Paper-based microfluidics emerges as an innovative platform for constructing miniaturized electrochemical devices, which mainly benefit from the spontaneous capillary action of paper. Nevertheless, the capillary-driven flow dynamics on paper are determined exclusively by the intrinsic properties of paper and fluidics, thus lacking the controllability that conventional pump-based microfluidics can provide. Herein, an approach to regulating the capillary flow on paper is introduced by conjugating the outlets of microfluidic channels with a photothermal module for water evaporation. The capillary flow rate on paper can be handily regulated from 4 to 37 µL min⁻¹ under controllable illumination conditions. As a proof-of-concept, prototypical paper-based microfluidic fuel cells integrated with the photothermal module are constructed.

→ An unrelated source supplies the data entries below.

File: config.mk
export PLATFORM = sky130hd
export DESIGN_NAME = program_loader
export DESIGN_NICKNAME = d
export VERILOG_FILES = /design/src/rtl/program_loader.sv
export SDC_FILE = /design/constraint.sdc
export NUM_CORES = 1
export LEC_CHECK = 0
export ABC_AREA = 1
export BUFFER_PORTS_ARGS = -buffer_cell sky130_fd_sc_hd__clkbuf_2
export CAP_MARGIN = 20
export CORE_MARGIN = 5
export CORE_UTILIZATION = 25
export CTS_BUF_LIST = sky130_fd_sc_hd__clkbuf_16
export CTS_CLUSTER_SIZE = 10
export DETAILED_ROUTE_END_ITERATION = 10
export SYNTH_ARGS = -nofsm -noshare
export SYNTH_HDL_FRONTEND = slang
export SYNTH_SLANG_ARGS = --single-unit
File: constraint.sdc
create_clock -name clk_i -period 2 [get_ports clk_i]
set_input_delay 0.4 -clock clk_i [delete_from_list [all_inputs] [get_ports clk_i]]
set_output_delay 0.4 -clock clk_i [all_outputs]
set_load 0.01 [all_outputs]
File: src/rtl/program_loader.sv
// Boot-stage loader: receives a length/bytes/checksum stream over valid/ready,
// writes the program into the 16x4 instruction memory low nibble first,
// pads unused words with NOP, and releases the CPU only after a clean load.
//
// Ports:
//   clk_i, reset_i       clock, synchronous active-high reset
//   load_start_i         begin a load from IDLE, DONE or ERR
//   in_valid_i/in_data_i stream byte {operand, opcode}
//   in_ready_o           byte accepted this cycle when in_valid_i is high
//   mem_we_o/mem_addr_o/mem_wdata_o  instruction-memory nibble write port
//   cpu_reset_o          holds the CPU in reset except when DONE
//   done_o / error_o     load verified / load rejected
module program_loader (
    input  logic       clk_i,
    input  logic       reset_i,
    input  logic       load_start_i,
    input  logic       in_valid_i,
    input  logic [7:0] in_data_i,
    output logic       in_ready_o,
    output logic       mem_we_o,
    output logic [3:0] mem_addr_o,
    output logic [3:0] mem_wdata_o,
    output logic       cpu_reset_o,
    output logic       done_o,
    output logic       error_o
);

    localparam logic [3:0] S_IDLE  = 4'd0;
    localparam logic [3:0] S_LEN   = 4'd1;
    localparam logic [3:0] S_RECV  = 4'd2;
    localparam logic [3:0] S_WR_LO = 4'd3;
    localparam logic [3:0] S_WR_HI = 4'd4;
    localparam logic [3:0] S_CHK   = 4'd5;
    localparam logic [3:0] S_FILL  = 4'd6;
    localparam logic [3:0] S_DONE  = 4'd7;
    localparam logic [3:0] S_ERR   = 4'd8;

    logic [3:0] state_q, state_d;
    logic [3:0] len_q, len_d;
    logic [2:0] cnt_q, cnt_d;
    logic [7:0] xsum_q, xsum_d;
    logic [7:0] hold_q, hold_d;
    logic [3:0] faddr_q, faddr_d;
    logic       accept;

    assign accept = in_valid_i && in_ready_o;

    always_comb begin
        state_d = state_q;
        len_d   = len_q;
        cnt_d   = cnt_q;
        xsum_d  = xsum_q;
        hold_d  = hold_q;
        faddr_d = faddr_q;
        case (state_q)
            S_IDLE: begin
                if (load_start_i) state_d = S_LEN;
            end
            S_LEN: begin
                if (accept) begin
                    if (in_data_i == 8'd0 || in_data_i > 8'd8) begin
                        state_d = S_ERR;
                    end else begin
                        len_d   = in_data_i[3:0];
                        cnt_d   = 3'd0;
                        xsum_d  = 8'd0;
                        state_d = S_RECV;
                    end
                end
            end
            S_RECV: begin
                if (accept) begin
                    hold_d  = in_data_i;
                    xsum_d  = xsum_q ^ in_data_i;
                    state_d = S_WR_LO;
                end
            end
            S_WR_LO: state_d = S_WR_HI;
            S_WR_HI: begin
                // cnt wraps 7->0 on the eighth byte; len==8 routes to CHK first
                cnt_d = cnt_q + 3'd1;
                if ({1'b0, cnt_q} + 4'd1 == len_q) state_d = S_CHK;
                else                               state_d = S_RECV;
            end
            S_CHK: begin
                if (accept) begin
                    if (in_data_i != xsum_q) begin
                        state_d = S_ERR;
                    end else if (len_q == 4'd8) begin
                        state_d = S_DONE;
                    end else begin
                        faddr_d = {len_q[2:0], 1'b0};
                        state_d = S_FILL;
                    end
                end
            end
            S_FILL: begin
                // Address 15 is the final pad write; hold there instead of wrapping
                if (faddr_q == 4'd15) begin
                    state_d = S_DONE;
                end else begin
                    faddr_d = faddr_q + 4'd1;
                end
            end
            S_DONE, S_ERR: begin
                if (load_start_i) state_d = S_LEN;
            end
            default: state_d = S_IDLE;
        endcase
    end

    always_ff @(posedge clk_i) begin
        if (reset_i) begin
            state_q <= S_IDLE;
            len_q   <= 4'd0;
            cnt_q   <= 3'd0;
            xsum_q  <= 8'd0;
            hold_q  <= 8'd0;
            faddr_q <= 4'd0;
        end else begin
            state_q <= state_d;
            len_q   <= len_d;
            cnt_q   <= cnt_d;
            xsum_q  <= xsum_d;
            hold_q  <= hold_d;
            faddr_q <= faddr_d;
        end
    end

    // Moore outputs decoded from registered state only
    always_comb begin
        in_ready_o  = 1'b0;
        mem_we_o    = 1'b0;
        mem_addr_o  = 4'd0;
        mem_wdata_o = 4'd0;
        cpu_reset_o = 1'b1;
        done_o      = 1'b0;
        error_o     = 1'b0;
        case (state_q)
            S_LEN, S_RECV, S_CHK: in_ready_o = 1'b1;
            S_WR_LO: begin
                mem_we_o    = 1'b1;
                mem_addr_o  = {cnt_q, 1'b0};
                mem_wdata_o = hold_q[3:0];
            end
            S_WR_HI: begin
                mem_we_o    = 1'b1;
                mem_addr_o  = {cnt_q, 1'b1};
                mem_wdata_o = hold_q[7:4];
            end
            S_FILL: begin
                mem_we_o    = 1'b1;
                mem_addr_o  = faddr_q;
            end
            S_DONE: begin
                done_o      = 1'b1;
                cpu_reset_o = 1'b0;
            end
            S_ERR: error_o = 1'b1;
            default: ;
        endcase
    end

endmodule
[Yosys cells after proc, flatten, opt, wreduce, memory -nomap -nowiden]
Cells that the tools add are included.
Storage, ports and cells
  logic and storage cells: 78
  bits in registers: 31
Cells by class
  equal/unequal tests: 21
  add/subtract/negate cells: 3
  bitwise operators: 2
  reduce and logical (&&, ||, !) cells: 16
  mux-type cells: 29
  $lt $le $gt $ge: 1
Operators with widths (number)
  2-to-1 mux 4 bit: 11
  one-hot mux 4 bit (7 select lines): 1
  2-to-1 mux 8 bit: 3
  == test 4 x 3 -> 1 bit, second input constant: 4
  inequality test 2 bit, second input constant: 8
  one-hot mux 4 bit (2 select lines): 2
  one-hot mux 8 bit (2 select lines): 1
  == test 4 bit, second input constant: 3
  one-hot mux 4 bit (3 select lines): 1
  AND reduction 5 bit: 2
  2-to-1 mux 3 bit: 3
  OR reduction 3 bit: 3
  == test 4 x 2 -> 1 bit, second input constant: 2
  > comparator 8 x 4 -> 1 bit, second input constant: 1
  logical NOT 8 bit: 1
  inequality test 8 bit: 1
  bitwise XOR 8 bit: 1
  2-to-1 mux 1 bit: 6
  one-hot mux 3 bit (2 select lines): 1
  AND reduction 3 bit: 2
  nonzero test 2 bit: 3
  adder 3 x 1 -> 4 bit, second input constant: 1
  adder 4 x 1 -> 4 bit, second input constant: 1
  == test 4 x 1 -> 1 bit, second input constant: 1
  other kinds (9): 9

[Depth between registers and ports, before layout]
  word-level depth: 6
  mapped depth: 11
  gate-level depth less buffers: 11

[Worst setup path after synthesis]
OpenSTA, ideal clock, no wires.
  path type: register to output
  start: register state_q[2]
  end: output port mem_wdata_o[0]
  data arrival time: 1.237 ns
  data required time: 1.600 ns
  path slack: 0.363 ns
  cell stages (with the launch flop): 7
  cell sequence: dfxtp_1 inv_1 nor2_1 inv_1 nor3_4 inv_1 o22ai_1
On the way
  longest elaborated chain between the ends: 2
RTL lines
  start: declaration: line 38  | logic [3:0] state_q, state_d;
  start signal: assignment: line 121  | state_q <= state_d;
  == test 4 x 3 -> 1 bit or == test 4 x 2 -> 1 bit (tied branches): line 139  | case (state_q)
  one-hot mux 4 bit (2 select lines) *: line 139
  end: declaration: line 22  | output logic [3:0] mem_wdata_o,
Mark *: on every way between the ends. The rest lies on a longest branch, timed or not.

[Final worst setup path]
  start: register state_q[2]
  end: output port mem_addr_o[1]
On the way
  longest elaborated chain between the ends: 2
RTL lines
  == test 4 x 3 -> 1 bit or == test 4 x 2 -> 1 bit (tied branches): line 139
  one-hot mux 4 bit (3 select lines) *: line 139
  end: declaration: line 21  | output logic [3:0] mem_addr_o,
Marks and branches as above.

Their peak power density can be boosted from 0.3 up to 2.1 mW cm⁻² under the simulated sunlight irradiation. The influence of capillary flow rate on the fuel cell performance is further validated using multiphysics simulations. The present work not only provides a practically feasible method to boost the performance of paper-based microfluidic fuel cells using solar energy, but also opens a new avenue for modulating the performance of paper-based microfluidics, which has long been a challenge in this field.